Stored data
-=-=-=-=-
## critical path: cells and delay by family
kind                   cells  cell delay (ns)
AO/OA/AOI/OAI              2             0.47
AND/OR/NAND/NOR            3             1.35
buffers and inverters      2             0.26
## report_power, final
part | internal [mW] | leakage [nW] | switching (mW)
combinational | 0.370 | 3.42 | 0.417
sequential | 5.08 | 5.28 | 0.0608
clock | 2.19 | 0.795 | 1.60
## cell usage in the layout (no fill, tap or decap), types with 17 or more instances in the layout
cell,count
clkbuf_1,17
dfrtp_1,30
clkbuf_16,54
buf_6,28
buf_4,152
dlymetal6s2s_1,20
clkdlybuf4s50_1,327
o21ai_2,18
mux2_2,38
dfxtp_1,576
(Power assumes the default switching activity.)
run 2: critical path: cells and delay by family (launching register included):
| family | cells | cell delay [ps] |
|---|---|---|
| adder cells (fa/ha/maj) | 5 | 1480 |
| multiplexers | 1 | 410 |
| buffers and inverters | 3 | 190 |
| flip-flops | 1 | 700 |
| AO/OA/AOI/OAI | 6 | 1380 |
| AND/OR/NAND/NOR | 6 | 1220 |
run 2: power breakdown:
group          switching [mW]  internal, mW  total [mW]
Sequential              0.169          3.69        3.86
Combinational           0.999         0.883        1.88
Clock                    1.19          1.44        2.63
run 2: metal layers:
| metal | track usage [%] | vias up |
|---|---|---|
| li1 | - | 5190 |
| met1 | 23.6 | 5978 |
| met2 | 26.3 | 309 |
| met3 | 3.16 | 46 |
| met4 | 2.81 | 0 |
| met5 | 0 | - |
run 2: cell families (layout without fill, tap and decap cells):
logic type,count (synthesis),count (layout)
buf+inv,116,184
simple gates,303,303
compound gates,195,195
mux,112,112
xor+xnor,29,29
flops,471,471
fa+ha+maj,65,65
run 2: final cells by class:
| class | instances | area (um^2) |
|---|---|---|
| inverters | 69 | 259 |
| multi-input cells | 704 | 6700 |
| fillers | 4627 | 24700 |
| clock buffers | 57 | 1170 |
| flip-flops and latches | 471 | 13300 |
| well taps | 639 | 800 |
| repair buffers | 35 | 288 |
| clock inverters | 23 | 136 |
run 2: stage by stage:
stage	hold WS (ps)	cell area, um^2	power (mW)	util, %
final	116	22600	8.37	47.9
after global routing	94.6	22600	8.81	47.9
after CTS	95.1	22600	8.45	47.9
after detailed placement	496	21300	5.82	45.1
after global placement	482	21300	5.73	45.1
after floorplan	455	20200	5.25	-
--- src/rtl/irqagg_pkg.sv ---
package irqagg_pkg;

    localparam int unsigned REG_AW = 8;

    localparam logic [REG_AW-1:0] OFS_STATUS    = 8'h00;
    localparam logic [REG_AW-1:0] OFS_IRQ_BASE  = 8'h10;
    localparam logic [REG_AW-1:0] OFS_MCHK_BASE = 8'h18;
    localparam logic [REG_AW-1:0] OFS_TOPIDX    = 8'h20;
    localparam int unsigned       OFS_STRIDE    = 4;

    typedef enum logic [2:0] {
        SEL_NONE,
        SEL_STATUS,
        SEL_IRQ,
        SEL_MCHK,
        SEL_TOPIDX
    } reg_sel_e;

endpackage

--- src/rtl/irqagg_sync.sv ---
module irqagg_sync #(
    parameter int unsigned WIDTH  = 32,
    parameter int unsigned STAGES = 2
) (
    input  logic             clk,
    input  logic             rst_n,
    input  logic [WIDTH-1:0] din,
    output logic [WIDTH-1:0] dout
);

    logic [STAGES-1:0][WIDTH-1:0] chain_q;

    always_ff @(posedge clk or negedge rst_n) begin
        if (!rst_n) begin
            chain_q[0] <= '0;
        end else begin
            chain_q[0] <= din;
        end
    end

    for (genvar s = 1; s < STAGES; s++) begin : g_stage
        always_ff @(posedge clk or negedge rst_n) begin
            if (!rst_n) begin
                chain_q[s] <= '0;
            end else begin
                chain_q[s] <= chain_q[s-1];
            end
        end
    end

    assign dout = chain_q[STAGES-1];

endmodule

--- src/rtl/irqagg_regs.sv ---
module irqagg_regs
    import irqagg_pkg::*;
#(
    parameter int unsigned N_SRC  = 32,
    parameter int unsigned N_CORE = 2,
    parameter int unsigned DW     = 32
) (
    input  logic                              clk,
    input  logic                              rst_n,
    input  logic [N_SRC-1:0]                  status,
    input  logic [REG_AW-1:0]                 addr,
    input  logic                              wen,
    input  logic [DW-1:0]                     wdata,
    output logic [DW-1:0]                     rdata,
    output logic [N_CORE-1:0][N_SRC-1:0]      irq_mask,
    output logic [N_CORE-1:0][N_SRC-1:0]      mchk_mask
);

    localparam int unsigned CW = (N_CORE > 1) ? $clog2(N_CORE) : 1;
    localparam int unsigned IW = (N_SRC > 1) ? $clog2(N_SRC) : 1;

    reg_sel_e          sel;
    logic [CW-1:0]     core_sel;
    logic [IW-1:0]     top_idx;
    logic [N_SRC-1:0]  prio_act;

    // Address decode
    always_comb begin
        sel      = SEL_NONE;
        core_sel = '0;
        if (addr == OFS_STATUS) begin
            sel = SEL_STATUS;
        end
        if (addr == OFS_TOPIDX) begin
            sel = SEL_TOPIDX;
        end
        for (int c = 0; c < N_CORE; c++) begin
            if (addr == OFS_IRQ_BASE + REG_AW'(OFS_STRIDE * c)) begin
                sel      = SEL_IRQ;
                core_sel = CW'(c);
            end
            if (addr == OFS_MCHK_BASE + REG_AW'(OFS_STRIDE * c)) begin
                sel      = SEL_MCHK;
                core_sel = CW'(c);
            end
        end
    end

    // Mask storage, one pair per core
    for (genvar c = 0; c < N_CORE; c++) begin : g_core
        always_ff @(posedge clk or negedge rst_n) begin
            if (!rst_n) begin
                irq_mask[c] <= '0;
            end else if (wen && sel == SEL_IRQ && core_sel == CW'(c)) begin
                irq_mask[c] <= wdata[N_SRC-1:0];
            end
        end

        always_ff @(posedge clk or negedge rst_n) begin
            if (!rst_n) begin
                mchk_mask[c] <= '0;
            end else if (wen && sel == SEL_MCHK && core_sel == CW'(c)) begin
                mchk_mask[c] <= wdata[N_SRC-1:0];
            end
        end

        AST_IRQ_WR_LANDS: assert property (@(posedge clk) disable iff (!rst_n)
            (wen && addr == OFS_IRQ_BASE + REG_AW'(OFS_STRIDE * c))
            |=> irq_mask[c] == $past(wdata[N_SRC-1:0]));
        AST_MCHK_WR_LANDS: assert property (@(posedge clk) disable iff (!rst_n)
            (wen && addr == OFS_MCHK_BASE + REG_AW'(OFS_STRIDE * c))
            |=> mchk_mask[c] == $past(wdata[N_SRC-1:0]));
    end

    // Highest enabled source for core 0 interrupt line
    assign prio_act = status & irq_mask[0];

    always_comb begin
        top_idx = '0;
        for (int i = 0; i < N_SRC; i++) begin
            if (prio_act[i]) begin
                top_idx = IW'(i);
            end
        end
    end

    // Read mux
    always_comb begin
        rdata = '0;
        unique case (sel)
            SEL_STATUS: rdata = DW'(status);
            SEL_IRQ:    rdata = DW'(irq_mask[core_sel]);
            SEL_MCHK:   rdata = DW'(mchk_mask[core_sel]);
            SEL_TOPIDX: rdata = DW'(top_idx);
            SEL_NONE:   rdata = '0;
            default:    rdata = '0;
        endcase
    end

    AST_MASK_RESET_ZERO: assert property (@(posedge clk)
        !rst_n |-> (irq_mask == '0 && mchk_mask == '0));
    AST_STRAY_WR_IGNORED: assert property (@(posedge clk) disable iff (!rst_n)
        (wen && (sel == SEL_NONE || sel == SEL_STATUS || sel == SEL_TOPIDX))
        |=> ($stable(irq_mask) && $stable(mchk_mask)));
    AST_TOPIDX_IDLE: assert property (@(posedge clk) disable iff (!rst_n)
        ((status & irq_mask[0]) == '0 && addr == OFS_TOPIDX) |-> rdata == '0);

endmodule

--- src/rtl/irqagg_fanout.sv ---
module irqagg_fanout #(
    parameter int unsigned N_SRC = 32,
    parameter int unsigned N_OUT = 4
) (
    input  logic                           clk,
    input  logic                           rst_n,
    input  logic [N_SRC-1:0]               status,
    input  logic [N_OUT-1:0][N_SRC-1:0]    mask,
    output logic [N_OUT-1:0]               line_q
);

    for (genvar k = 0; k < N_OUT; k++) begin : g_line
        logic hit;
        assign hit = |(status & mask[k]);

        always_ff @(posedge clk or negedge rst_n) begin
            if (!rst_n) begin
                line_q[k] <= 1'b0;
            end else begin
                line_q[k] <= hit;
            end
        end

        AST_BLOCKED_QUIET: assert property (@(posedge clk) disable iff (!rst_n)
            (mask[k] == '0) |=> !line_q[k]);
        AST_IDLE_SOURCES_QUIET: assert property (@(posedge clk) disable iff (!rst_n)
            (status == '0) |=> !line_q[k]);
    end

endmodule

--- src/rtl/irqagg_top.sv ---
module irqagg_top
    import irqagg_pkg::*;
#(
    parameter int unsigned N_SRC  = 32,
    parameter int unsigned N_CORE = 2,
    parameter int unsigned DW     = 32,
    parameter int unsigned SYNC_STAGES = 2
) (
    input  logic              clk,
    input  logic              rst_n,
    input  logic [N_SRC-1:0]  src_irq,
    input  logic [REG_AW-1:0] bus_addr,
    input  logic              bus_wen,
    input  logic [DW-1:0]     bus_wdata,
    output logic [DW-1:0]     bus_rdata,
    output logic [N_CORE-1:0] core_irq,
    output logic [N_CORE-1:0] core_mchk
);

    localparam int unsigned N_OUT = 2 * N_CORE;

    logic [N_SRC-1:0]                 status;
    logic [N_CORE-1:0][N_SRC-1:0]     irq_mask;
    logic [N_CORE-1:0][N_SRC-1:0]     mchk_mask;
    logic [N_OUT-1:0][N_SRC-1:0]      all_mask;
    logic [N_OUT-1:0]                 lines;

    irqagg_sync #(
        .WIDTH  (N_SRC),
        .STAGES (SYNC_STAGES)
    ) u_sync (
        .clk   (clk),
        .rst_n (rst_n),
        .din   (src_irq),
        .dout  (status)
    );

    irqagg_regs #(
        .N_SRC  (N_SRC),
        .N_CORE (N_CORE),
        .DW     (DW)
    ) u_regs (
        .clk       (clk),
        .rst_n     (rst_n),
        .status    (status),
        .addr      (bus_addr),
        .wen       (bus_wen),
        .wdata     (bus_wdata),
        .rdata     (bus_rdata),
        .irq_mask  (irq_mask),
        .mchk_mask (mchk_mask)
    );

    for (genvar c = 0; c < N_CORE; c++) begin : g_pack
        assign all_mask[c]          = irq_mask[c];
        assign all_mask[N_CORE + c] = mchk_mask[c];
    end

    irqagg_fanout #(
        .N_SRC (N_SRC),
        .N_OUT (N_OUT)
    ) u_fanout (
        .clk    (clk),
        .rst_n  (rst_n),
        .status (status),
        .mask   (all_mask),
        .line_q (lines)
    );

    assign core_irq  = lines[N_CORE-1:0];
    assign core_mchk = lines[N_OUT-1:N_CORE];

    AST_RESET_LINES_LOW: assert property (@(posedge clk)
        !rst_n |-> (core_irq == '0 && core_mchk == '0));

endmodule

--- config.mk ---
export PLATFORM = sky130hd
export DESIGN_NAME = irqagg_top
export DESIGN_NICKNAME = d
export VERILOG_FILES = /design/src/rtl/irqagg_pkg.sv /design/src/rtl/irqagg_sync.sv /design/src/rtl/irqagg_regs.sv /design/src/rtl/irqagg_fanout.sv /design/src/rtl/irqagg_top.sv
export SDC_FILE = /design/constraint.sdc
export NUM_CORES = 1
export LEC_CHECK = 0
export CAP_MARGIN = 30
export CORE_MARGIN = 1
export CORE_UTILIZATION = 30
export CTS_BUF_LIST = sky130_fd_sc_hd__clkbuf_16
export CTS_CLUSTER_DIAMETER = 50
export DETAILED_ROUTE_END_ITERATION = 7
export PLACE_DENSITY = 0.49
export SLEW_MARGIN = 20
export SYNTH_ARGS = -nofsm -noshare
export SYNTH_HDL_FRONTEND = slang
export SYNTH_SLANG_ARGS = --single-unit
export TNS_END_PERCENT = 30
--- constraint.sdc ---
create_clock -name clk -period 2.45 [get_ports clk]
set_input_delay 0.245 -clock clk [delete_from_list [all_inputs] [get_ports clk]]
set_output_delay 0.245 -clock clk [all_outputs]
set_load 0.01 [all_outputs]
* Yosys cells after proc, flatten, opt, wreduce, memory -nomap -nowiden
Cells that the tools add are included.
** Word-level totals
- Bits in writable memories :: 0
- Bits in latches :: 0
- Bits in registers :: 196
- Memories kept :: 0
- Logic and storage cells :: 80
- ROM bits :: 0
- Input port bits :: 75
** Operators by class
- Divide/modulo/power cells :: 0
- Shift operators :: 0
- Reductions and logical operators :: 11
- $lt $le $gt $ge :: 1
- Bitwise gates (word level) :: 5
- Multipliers :: 0
- $add $sub $neg :: 0
- Muxes and demuxes :: 44
- Equality and inequality tests :: 9
** Operators by type and width (number)
- $and 32x32->32 :: 4
- $mux 32 :: 4
- $pmux 32 s4 :: 1
- $reduce_or 32->1 :: 4
- $mux 5 :: 16
- $eq 8x5->1 const B :: 4
- $mux 4 :: 8
- $mux 3 :: 9
- $eq 8x6->1 const B :: 1
- $logic_not 8->1 :: 1
- $eq 3x2->1 const B :: 2
- $logic_and 1x1->1 :: 6
- $mux 1 :: 4
- $mux 2 :: 2
- $eq 3x1->1 const B :: 1
- $eq 3x3->1 const B :: 1
- $lt 1x2->1 const B :: 1
- $not 1->1 :: 1

* Depth between registers and ports, before layout
Gate-level depths: netlist (run 1).
- Depth in word-level cells :: 33
- Mapped depth :: 8
- Gate-level depth less buffers :: 5

* Hierarchy
From an unflattened synthesis (run 1), not the netlist that was laid out.
** Second synthesis, totals
- Cells, all modules :: 785
- Area, all modules :: 9401.5 um2
** By module, submodules not included
- irqagg_regs :: cells an instance 601, area each 6839.1 um2, times used 1
- irqagg_sync :: cells an instance 96, area each 1841.8 um2, times used 1
- irqagg_fanout :: cells an instance 88, area each 720.7 um2, times used 1

* Worst setup path after synthesis (run 1)
Ideal clock, no wire load.
- Path type :: input-to-output
- Start :: input bus_addr[1]
- End :: output bus_rdata[2]
- Path slack :: 0.586 ns
- Stages :: 7
- Data arrival time :: 1.619 ns
- Cells stage by stage :: nor4_2 -> buf_4 -> nand3_4 -> buf_2 -> mux2_1 -> a22oi_1 -> o221ai_1
** On the way
- Word-level cells in the longest chain between the ends :: 9
- Elaborated cells between the ends (all ways) :: 23
- Those cells by class :: 9 x eq/ne; 13 x mux; 1 x reduce/logical
** RTL lines
- from (decl) :: RTL line irqagg_top.sv:12 : input logic [REG_AW-1:0] bus_addr,
- $logic_not 8->1 :: RTL line irqagg_regs.sv:31 : if (addr == OFS_STATUS) begin
- $mux 1 :: RTL line irqagg_regs.sv:31
- $mux 3 :: RTL line irqagg_regs.sv:34 : if (addr == OFS_TOPIDX) begin
- $mux 3 :: RTL line irqagg_regs.sv:38 : if (addr == OFS_IRQ_BASE + REG_AW'(OFS_STRIDE * c)) begin
- $mux 3 :: RTL line irqagg_regs.sv:42 : if (addr == OFS_MCHK_BASE + REG_AW'(OFS_STRIDE * c)) begin
- $mux 3 :: RTL line irqagg_regs.sv:38
- $mux 3 :: RTL line irqagg_regs.sv:42
- $eq 3x3->1, or another cell as far along :: RTL line irqagg_regs.sv:90 : unique case (sel)
- $pmux 32 s4 (*) :: RTL line irqagg_regs.sv:90
- to (decl) :: RTL line irqagg_top.sv:15 : output logic [DW-1:0] bus_rdata,
Mark *: on every way between the ends. The rest lies on a longest branch, timed or not. The select of a mux whose other input is x is not followed.

* Worst setup path after layout (run 1)
- Start :: register u_sync.chain_q, in the netlist u_sync.dout[25]
- End :: output bus_rdata[0]
** On the way
- Word-level cells in the longest chain between the ends :: 9
** RTL lines
- from (decl) :: RTL line irqagg_sync.sv:11 : logic [STAGES-1:0][WIDTH-1:0] chain_q;
- from (signal, indexed assignment) :: RTL line irqagg_sync.sv:26 : chain_q[s] <= chain_q[s-1];
- $and 32x32->32 :: RTL line irqagg_regs.sv:76 : assign prio_act = status & irq_mask[0];
- $mux 5 (7 in series) :: RTL line irqagg_regs.sv:81 : if (prio_act[i]) begin
- $pmux 32 s4 :: RTL line irqagg_regs.sv:90
No other way between the ends.

==> results of run 1 <==
-- cell type report --
cell class	count	area share (%)
Sequential cell	196	40.13
Multi-Input combinational cell	496	32.06
Timing Repair Buffer	237	19.46
Tap cell	384	3.929
Clock buffer	17	3.479
Clock inverter	14	0.9414
-- routing by layer --
metal  vias up  track usage [%]  wire length [µm]
met1      3632            29.75             14540
met5         -                0                 0
li1       3156                -                 -
met2       312            31.91             14270
met4         0            7.310               860
met3        49            3.193              2097
-- flip-flops by register name, indices dropped and copies added (netlist names) --
signal,cells
u_regs.mchk_mask,64
u_sync.dout,32
u_fanout.line_q,4
u_sync.chain_q,32
u_regs.irq_mask,64
-- timing repair --
item	CTS	global route
endpoints found under the setup margin	32	32
pin swaps	23	15
gates cloned	2	3
buffers inserted	11	4
hold buffers	1	0
resized for setup	147	35
hold endpoints to repair	60	0
-- kinds of logic after synthesis --
group | Yosys count
buf+inv | 41
compound gates | 181
mux | 137
flops | 196
simple gates | 178
-- layout by cell type, fill, tap and decap left out, types with 3 or more instances in the layout --
| cell | Yosys | routed |
|---|---|---|
| nand4_1 | 8 | 8 |
| buf_2 | 8 | 10 |
| or4_1 | 3 | 3 |
| a211o_1 | 26 | 26 |
| o221ai_2 | 0 | 3 |
| clkdlybuf4s15_2 | 0 | 19 |
| clkdlybuf4s50_1 | 0 | 72 |
| nand2_1 | 131 | 130 |
| o211ai_1 | 5 | 5 |
| a221oi_1 | 7 | 7 |
| a22o_1 | 11 | 11 |
| buf_6 | 10 | 13 |
| a22oi_1 | 50 | 46 |
| a22oi_2 | 0 | 4 |
| inv_6 | 0 | 8 |
| dfrtp_1 | 196 | 194 |
| mux2_1 | 67 | 67 |
| clkbuf_16 | 0 | 20 |
| a21oi_2 | 0 | 13 |
| buf_4 | 3 | 92 |
| mux2_4 | 30 | 30 |
| buf_12 | 0 | 15 |
| dlymetal6s2s_1 | 0 | 4 |
| and3_1 | 8 | 5 |
| a32o_1 | 4 | 4 |
| mux2i_1 | 6 | 6 |
| a21oi_1 | 60 | 47 |
| nand3_1 | 10 | 8 |
| mux2_2 | 33 | 33 |
-- metrics by stage --
stage	power [mW]	instances	worst slack, ns	util (%)	hold slack (ns)
after floorplan	3.852	733	0.5859	-	-0.05059
after global placement	4.431	1295	-0.3924	38.61	0.2943
after detailed placement	4.432	1295	-0.4113	38.61	0.2929
after CTS	7.189	1337	-0.04969	41.47	0.2132
after global routing	7.423	1344	-0.07582	42.26	0.2073
final	7.163	1344	-0.03823	42.26	0.2217
-- final timing paths --
check / from / endpoint / slack [ns] / cells after the start
worst max-delay path: u_sync.dout[25]$_DFF_PN0_ / bus_rdata[0] / -0.04 / 7
worst min-delay path: src_irq[19] / u_sync.chain_q[19]$_DFF_PN0_ / 0.22 / 1
worst max register to register: u_sync.dout[3]$_DFF_PN0_ / u_fanout.line_q[1]$_DFF_PN0_ / 0.37 / 6
worst min register to register: u_sync.chain_q[27]$_DFF_PN0_ / u_sync.dout[27]$_DFF_PN0_ / 0.35 / 0
max in group asynchronous: rst_n / u_sync.dout[11]$_DFF_PN0_ / 1.34 / 3
min in group asynchronous: rst_n / u_sync.chain_q[29]$_DFF_PN0_ / 0.37 / 2
-- worst register-to-register path: cells and delay by family (launching register included) --
| kind | cells | cell delay [ns] |
|---|---|---|
| simple gates | 2 | 0.69 |
| flops | 1 | 0.41 |
| compound gates | 2 | 0.52 |
| buf+inv | 2 | 0.29 |
-- cells in the mapped netlist (2+ instances only) --
cell | count | area share (%)
nand3_1 | 10 | 0.56
nand4b_1 | 2 | 0.20
nand3b_1 | 2 | 0.17
buf_6 | 10 | 1.3
buf_1 | 2 | 0.084
a222oi_1 | 2 | 0.22
a311oi_1 | 4 | 0.39
a211o_1 | 26 | 2.6
a22o_1 | 11 | 1.1
a22oi_1 | 50 | 4.2
a221oi_1 | 7 | 0.69
a32o_1 | 4 | 0.45
nand4_1 | 8 | 0.56
or4_1 | 3 | 0.25
o221ai_1 | 3 | 0.30
mux2i_1 | 6 | 0.67
o211ai_1 | 5 | 0.42
nand2b_1 | 2 | 0.14
mux2_2 | 33 | 4.2
buf_2 | 8 | 0.45
nand2_1 | 131 | 5.5
dfrtp_1 | 196 | 55
mux2_4 | 30 | 5.1
buf_4 | 3 | 0.25
and3b_1 | 2 | 0.20
a31oi_1 | 2 | 0.14
and2_1 | 2 | 0.14
mux2_1 | 67 | 8.5
clkbuf_1 | 18 | 0.76
a21oi_1 | 60 | 3.4
nor3_1 | 2 | 0.11
and3_1 | 8 | 0.56
o21ai_0 | 3 | 0.17
-- power breakdown --
group          total (mW)  switching, mW  internal [mW]
Sequential           3.52          0.133           3.39
Clock                2.69           1.37           1.33
Combinational       0.951          0.452          0.499
Total                7.16           1.95           5.21
==> impl_metrics.csv, run 1 <==
group,metric,value,unit
status,outcome,"complete, but fails checks",
status,violations,"negative setup slack",
placed_design,gp_congestion,0.9315,
placed_design,post-dp-hpwl,22.28,mm
setup_path,worstPathRequired,2.20,ns
clock_tree,h-tree-depth,4,
clock_tree,insertion_delay,0.46,ns
sta,fmax,401.9,MHz
yosys,synth_top_family_by_area,"multiplexers",
yosys,async_flop_share,100.0,%
yosys,syn_inst,733,
setup_path,critPathLaunchType,"register",
routing,via_per_inst,5.319,
clock_tree,clockRootBuffer,"clkbuf_16",
power_and_ir_drop,p_leak,5.706,nW
routing,dr.pass1.iters,7,
cells_and_area,multiInputGateArea,3920,µm²
sta,post-route-period-util,101.6,%
routing,drt-initial-drc-count,709,
yosys,yosys.area_share.xor_xnor,0,%
sta,hold_viol,0,
job,drv_cap,0,
placed_design,io_buffers,110,
cells_and_area,regArea,4907,µm²
placed_design,placedInstanceArea,11170,µm²
sta,worstMarginPinSlew,0.5629,ns
sta,setup-violations-final,1,
cells_and_area,layout.nets,1023,
setup_path,cp_slowest_cell,"a222oi_1",
yosys,synth_area,8902,µm²
die,die_x,174.3,µm
yosys,synth_compound_area_share,14.41,%
yosys,yosys.area_share.simple,9.051,%
grt,gr-total-overflow,0,
yosys,seq_area_frac_synth,55.09,%
grt,grtUsageTotal,20.83,%
die,initial_core_util,30.77,%
hold_path,holdCritPathClass,"in2reg",
cells_and_area,nFillCells,2766,
die,dieHeight,174.3,µm
cells_and_area,syn_to_final_growth,37.36,%
yosys,yosysWarnings,0,
power_and_ir_drop,p_per_area,585.7,nW/µm²
clock_tree,cts.clk_slew.worst_paths,0.08,ns
power_and_ir_drop,vdd_ir_drop_max,0.4646,mV
die,dieArea,30370,µm²
sta,finalClockSkew,0.01688,ns
sta,rsz0062_at_grt,"true",
routing,drcViolationCount,0,
yosys,ys_seq_elements,196,
setup_path,end_kind,"output port",
yosys,ys.flop_type,"dfrtp_1",
clock_tree,cts_tree,"built",
die,rows,62,
setup_path,critical_path_class,"reg2out",
yosys,synth_fa_ha_area_share,0,%
clock_tree,clock-sinks,196,
die,io_pins,111,
yosys,syn_avg_cell_area,12.15,µm²
clock_tree,ctsLongestPathBuffers,2,
setup_path,cp_max_fo,2,
routing,wl_per_cell,23.63,µm
yosys,synth_nets,808,
yosys,ys_types,44,
yosys,muxShareOfSynthArea,18.64,%
setup_path,crit_family,"compound AO/OA/AOI/OAI gates",
cells_and_area,n_antenna_cell,0,
routing,wl,31.76,mm
grt,grt_pass1_vias,7097,
sta,drv_slew,0,
sta,tns,-0.03823,ns
yosys,synth_edf_count,0,
sta,period_needed,2.488,ns
setup_path,cp.arrival,2.24,ns
clock_tree,cts_made_buffers,17,
routing,vias,7149,
routing,postRouteAntennaNets,0,
grt,grt_first_pass_wirelength,46.09,mm
sta,fin_ws,-0.03823,ns
cells_and_area,layout-drive-gt1-share,30.42,%
cells_and_area,fin_area,12230,µm²
setup_path,worstPathCellList,"a222oi_1, buf_4, nand3_2, a21oi_2, a21boi_4, o21ai_2, buf_6",
grt,grt_max_degree,64,
sta,slew-limit-headroom,62.47,%
grt,antenna_found_initial,0,
setup_path,cp_num_buf_inv,2,
die,fp.coreArea,28940,µm²
setup_path,max_stage_delay,0.48,ns
Note: power is estimated with default switching activity, not from simulation.
==> inputs of run 2 (changes only) <==
--- a/config.mk
+++ b/config.mk
@@ -5,7 +5,7 @@
 export SDC_FILE = /design/constraint.sdc
 export NUM_CORES = 1
 export LEC_CHECK = 0
-export CAP_MARGIN = 30
+export CAP_MARGIN = 20
 export CORE_MARGIN = 1
 export CORE_UTILIZATION = 30
 export CTS_BUF_LIST = sky130_fd_sc_hd__clkbuf_16
==> results of run 2 <==
Final layout, timing and power as in run 1 (identical DEF).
-=-=-=-=-
▶ What is needed
Starting at the first line of the records above, please copy each line exactly until you reach the line containing "## report_power, final". Include that line and stop there.

▶ Output below
## critical path: cells and delay by family
kind                   cells  cell delay (ns)
AO/OA/AOI/OAI              2             0.47
AND/OR/NAND/NOR            3             1.35
buffers and inverters      2             0.26
## report_power, final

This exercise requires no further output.